▶ [Stored data entries]

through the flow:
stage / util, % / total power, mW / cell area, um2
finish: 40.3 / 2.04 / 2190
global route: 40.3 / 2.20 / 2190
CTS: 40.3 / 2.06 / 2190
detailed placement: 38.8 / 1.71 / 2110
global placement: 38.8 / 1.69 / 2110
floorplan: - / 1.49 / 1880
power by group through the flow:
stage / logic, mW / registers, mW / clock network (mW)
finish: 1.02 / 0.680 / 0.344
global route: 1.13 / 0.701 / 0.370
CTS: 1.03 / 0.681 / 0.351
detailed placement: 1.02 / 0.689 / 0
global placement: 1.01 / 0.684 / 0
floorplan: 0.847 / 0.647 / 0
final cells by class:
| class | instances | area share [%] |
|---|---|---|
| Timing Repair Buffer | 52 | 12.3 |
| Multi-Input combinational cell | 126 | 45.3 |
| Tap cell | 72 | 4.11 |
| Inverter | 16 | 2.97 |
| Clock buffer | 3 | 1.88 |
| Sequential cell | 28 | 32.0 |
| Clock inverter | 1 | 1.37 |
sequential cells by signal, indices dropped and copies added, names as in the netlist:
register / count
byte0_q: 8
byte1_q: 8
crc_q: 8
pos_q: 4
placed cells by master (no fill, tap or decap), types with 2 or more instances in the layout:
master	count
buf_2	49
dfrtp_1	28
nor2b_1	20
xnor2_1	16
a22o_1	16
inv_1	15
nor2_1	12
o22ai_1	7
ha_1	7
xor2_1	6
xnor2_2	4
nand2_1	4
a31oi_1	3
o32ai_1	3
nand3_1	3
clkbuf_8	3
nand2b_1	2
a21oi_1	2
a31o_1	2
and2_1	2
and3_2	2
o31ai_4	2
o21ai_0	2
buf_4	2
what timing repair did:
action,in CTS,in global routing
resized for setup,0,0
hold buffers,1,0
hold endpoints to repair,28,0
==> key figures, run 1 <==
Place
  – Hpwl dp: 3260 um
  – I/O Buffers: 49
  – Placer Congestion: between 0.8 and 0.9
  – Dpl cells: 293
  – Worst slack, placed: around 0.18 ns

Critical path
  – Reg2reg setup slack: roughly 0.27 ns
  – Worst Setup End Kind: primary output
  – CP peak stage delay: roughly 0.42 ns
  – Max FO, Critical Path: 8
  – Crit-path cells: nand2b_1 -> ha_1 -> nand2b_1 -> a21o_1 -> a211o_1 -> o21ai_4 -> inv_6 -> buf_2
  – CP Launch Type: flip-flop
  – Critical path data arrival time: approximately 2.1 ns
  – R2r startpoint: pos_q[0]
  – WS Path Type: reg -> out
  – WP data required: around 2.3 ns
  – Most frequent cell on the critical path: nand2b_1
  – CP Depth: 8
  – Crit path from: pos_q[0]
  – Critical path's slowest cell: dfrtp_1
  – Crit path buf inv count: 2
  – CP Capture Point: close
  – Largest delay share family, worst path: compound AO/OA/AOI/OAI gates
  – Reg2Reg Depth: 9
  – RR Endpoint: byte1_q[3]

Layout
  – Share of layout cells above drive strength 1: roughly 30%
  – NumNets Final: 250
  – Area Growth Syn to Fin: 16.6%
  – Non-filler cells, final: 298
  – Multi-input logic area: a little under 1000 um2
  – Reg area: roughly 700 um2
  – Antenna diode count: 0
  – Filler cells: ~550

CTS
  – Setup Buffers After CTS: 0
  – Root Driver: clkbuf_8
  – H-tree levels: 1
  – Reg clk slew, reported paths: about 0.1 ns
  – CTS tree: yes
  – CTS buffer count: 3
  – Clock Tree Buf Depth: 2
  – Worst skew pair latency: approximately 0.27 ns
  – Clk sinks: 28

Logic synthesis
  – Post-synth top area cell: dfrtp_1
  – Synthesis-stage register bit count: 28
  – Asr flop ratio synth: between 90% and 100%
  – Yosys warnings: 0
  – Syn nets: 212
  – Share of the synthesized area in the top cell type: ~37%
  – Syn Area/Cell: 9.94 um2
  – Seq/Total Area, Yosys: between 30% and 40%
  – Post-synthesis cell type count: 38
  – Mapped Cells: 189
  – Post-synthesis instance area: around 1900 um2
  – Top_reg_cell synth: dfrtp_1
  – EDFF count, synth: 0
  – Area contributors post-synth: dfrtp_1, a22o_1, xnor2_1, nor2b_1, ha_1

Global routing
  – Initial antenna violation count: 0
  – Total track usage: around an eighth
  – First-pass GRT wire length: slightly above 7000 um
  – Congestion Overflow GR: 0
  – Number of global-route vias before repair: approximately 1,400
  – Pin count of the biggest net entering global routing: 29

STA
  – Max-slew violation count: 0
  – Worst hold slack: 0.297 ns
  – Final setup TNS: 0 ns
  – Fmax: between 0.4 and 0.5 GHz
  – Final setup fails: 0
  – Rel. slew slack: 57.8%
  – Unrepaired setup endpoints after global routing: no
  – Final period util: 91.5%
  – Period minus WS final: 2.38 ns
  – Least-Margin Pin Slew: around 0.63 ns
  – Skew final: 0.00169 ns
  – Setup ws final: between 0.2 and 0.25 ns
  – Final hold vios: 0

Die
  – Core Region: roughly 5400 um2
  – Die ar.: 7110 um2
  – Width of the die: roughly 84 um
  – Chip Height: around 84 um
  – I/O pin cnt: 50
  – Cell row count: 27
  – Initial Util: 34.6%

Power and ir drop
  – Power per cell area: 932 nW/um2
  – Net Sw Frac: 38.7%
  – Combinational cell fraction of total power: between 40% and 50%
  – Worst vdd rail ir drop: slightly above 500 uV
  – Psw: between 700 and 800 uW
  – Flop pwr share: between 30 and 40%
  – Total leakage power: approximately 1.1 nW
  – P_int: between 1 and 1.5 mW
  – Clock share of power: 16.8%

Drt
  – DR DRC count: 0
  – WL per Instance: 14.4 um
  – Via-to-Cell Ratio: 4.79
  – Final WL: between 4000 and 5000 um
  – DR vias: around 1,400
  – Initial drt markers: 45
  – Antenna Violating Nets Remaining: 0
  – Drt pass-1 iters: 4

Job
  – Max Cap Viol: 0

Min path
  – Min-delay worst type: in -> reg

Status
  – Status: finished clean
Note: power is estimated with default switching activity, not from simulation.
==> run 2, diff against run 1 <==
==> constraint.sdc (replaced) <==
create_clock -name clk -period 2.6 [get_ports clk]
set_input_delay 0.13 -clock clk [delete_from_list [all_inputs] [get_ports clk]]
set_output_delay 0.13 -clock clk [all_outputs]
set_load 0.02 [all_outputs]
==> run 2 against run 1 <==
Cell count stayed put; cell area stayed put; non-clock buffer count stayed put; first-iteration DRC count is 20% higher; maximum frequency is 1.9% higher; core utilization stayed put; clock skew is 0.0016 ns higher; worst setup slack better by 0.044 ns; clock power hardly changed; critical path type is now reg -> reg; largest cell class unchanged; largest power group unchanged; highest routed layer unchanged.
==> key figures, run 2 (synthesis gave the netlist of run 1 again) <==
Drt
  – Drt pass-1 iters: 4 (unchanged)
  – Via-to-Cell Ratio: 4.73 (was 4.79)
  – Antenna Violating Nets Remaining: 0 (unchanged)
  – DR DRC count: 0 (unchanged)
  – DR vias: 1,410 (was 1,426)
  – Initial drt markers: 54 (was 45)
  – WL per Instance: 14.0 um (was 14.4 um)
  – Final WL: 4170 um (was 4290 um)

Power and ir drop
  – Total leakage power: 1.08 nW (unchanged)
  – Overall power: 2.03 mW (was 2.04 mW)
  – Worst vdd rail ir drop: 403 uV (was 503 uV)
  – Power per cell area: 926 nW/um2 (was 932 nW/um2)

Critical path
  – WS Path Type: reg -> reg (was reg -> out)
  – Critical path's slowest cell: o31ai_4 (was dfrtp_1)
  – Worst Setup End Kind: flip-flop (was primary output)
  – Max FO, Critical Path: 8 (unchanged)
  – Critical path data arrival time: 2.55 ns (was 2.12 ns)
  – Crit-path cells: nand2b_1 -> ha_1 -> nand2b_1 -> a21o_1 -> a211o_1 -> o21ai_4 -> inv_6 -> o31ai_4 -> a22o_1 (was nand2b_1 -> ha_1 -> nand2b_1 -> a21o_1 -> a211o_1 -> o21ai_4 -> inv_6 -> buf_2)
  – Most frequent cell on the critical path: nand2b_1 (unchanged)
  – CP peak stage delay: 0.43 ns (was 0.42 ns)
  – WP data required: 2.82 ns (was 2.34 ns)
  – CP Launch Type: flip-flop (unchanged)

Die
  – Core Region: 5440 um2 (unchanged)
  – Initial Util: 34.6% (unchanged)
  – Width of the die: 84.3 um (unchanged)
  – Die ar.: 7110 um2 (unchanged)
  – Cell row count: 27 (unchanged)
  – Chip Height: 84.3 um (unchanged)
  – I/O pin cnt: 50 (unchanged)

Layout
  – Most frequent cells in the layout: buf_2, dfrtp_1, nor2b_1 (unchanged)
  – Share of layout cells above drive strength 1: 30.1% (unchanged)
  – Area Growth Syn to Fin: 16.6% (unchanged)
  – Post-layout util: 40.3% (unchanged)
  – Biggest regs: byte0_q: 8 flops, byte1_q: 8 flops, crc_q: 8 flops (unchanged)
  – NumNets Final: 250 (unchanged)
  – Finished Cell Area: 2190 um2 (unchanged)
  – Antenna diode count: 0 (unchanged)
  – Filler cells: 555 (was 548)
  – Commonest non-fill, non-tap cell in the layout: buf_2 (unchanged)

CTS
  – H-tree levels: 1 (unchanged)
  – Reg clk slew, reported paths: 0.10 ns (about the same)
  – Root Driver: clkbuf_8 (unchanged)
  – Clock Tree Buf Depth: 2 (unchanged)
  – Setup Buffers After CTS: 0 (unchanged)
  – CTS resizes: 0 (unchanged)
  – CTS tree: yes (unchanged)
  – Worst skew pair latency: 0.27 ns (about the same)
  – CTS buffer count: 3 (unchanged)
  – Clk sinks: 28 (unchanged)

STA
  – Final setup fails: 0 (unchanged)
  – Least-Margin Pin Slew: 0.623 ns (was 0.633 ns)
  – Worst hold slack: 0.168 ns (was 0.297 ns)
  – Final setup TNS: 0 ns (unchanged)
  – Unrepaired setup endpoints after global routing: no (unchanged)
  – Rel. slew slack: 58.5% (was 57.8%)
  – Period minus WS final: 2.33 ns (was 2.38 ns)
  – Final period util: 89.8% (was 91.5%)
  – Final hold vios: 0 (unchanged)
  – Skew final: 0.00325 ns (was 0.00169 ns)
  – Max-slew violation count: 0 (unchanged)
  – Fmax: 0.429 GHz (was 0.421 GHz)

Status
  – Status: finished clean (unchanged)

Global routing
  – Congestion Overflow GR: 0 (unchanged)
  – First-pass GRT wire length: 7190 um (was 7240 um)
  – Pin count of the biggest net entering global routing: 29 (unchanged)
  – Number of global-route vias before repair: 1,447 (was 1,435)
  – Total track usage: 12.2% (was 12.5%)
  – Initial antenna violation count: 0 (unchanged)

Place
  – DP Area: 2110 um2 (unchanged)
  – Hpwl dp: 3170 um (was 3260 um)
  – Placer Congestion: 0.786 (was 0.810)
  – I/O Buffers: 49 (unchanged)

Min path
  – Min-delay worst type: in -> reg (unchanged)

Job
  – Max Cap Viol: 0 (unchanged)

▶ [ASSIGNED TASK] If a line holds the string "above", it counts; please state how many such lines there are in the data, with nothing more.

▶ [ANSWER SPACE] 4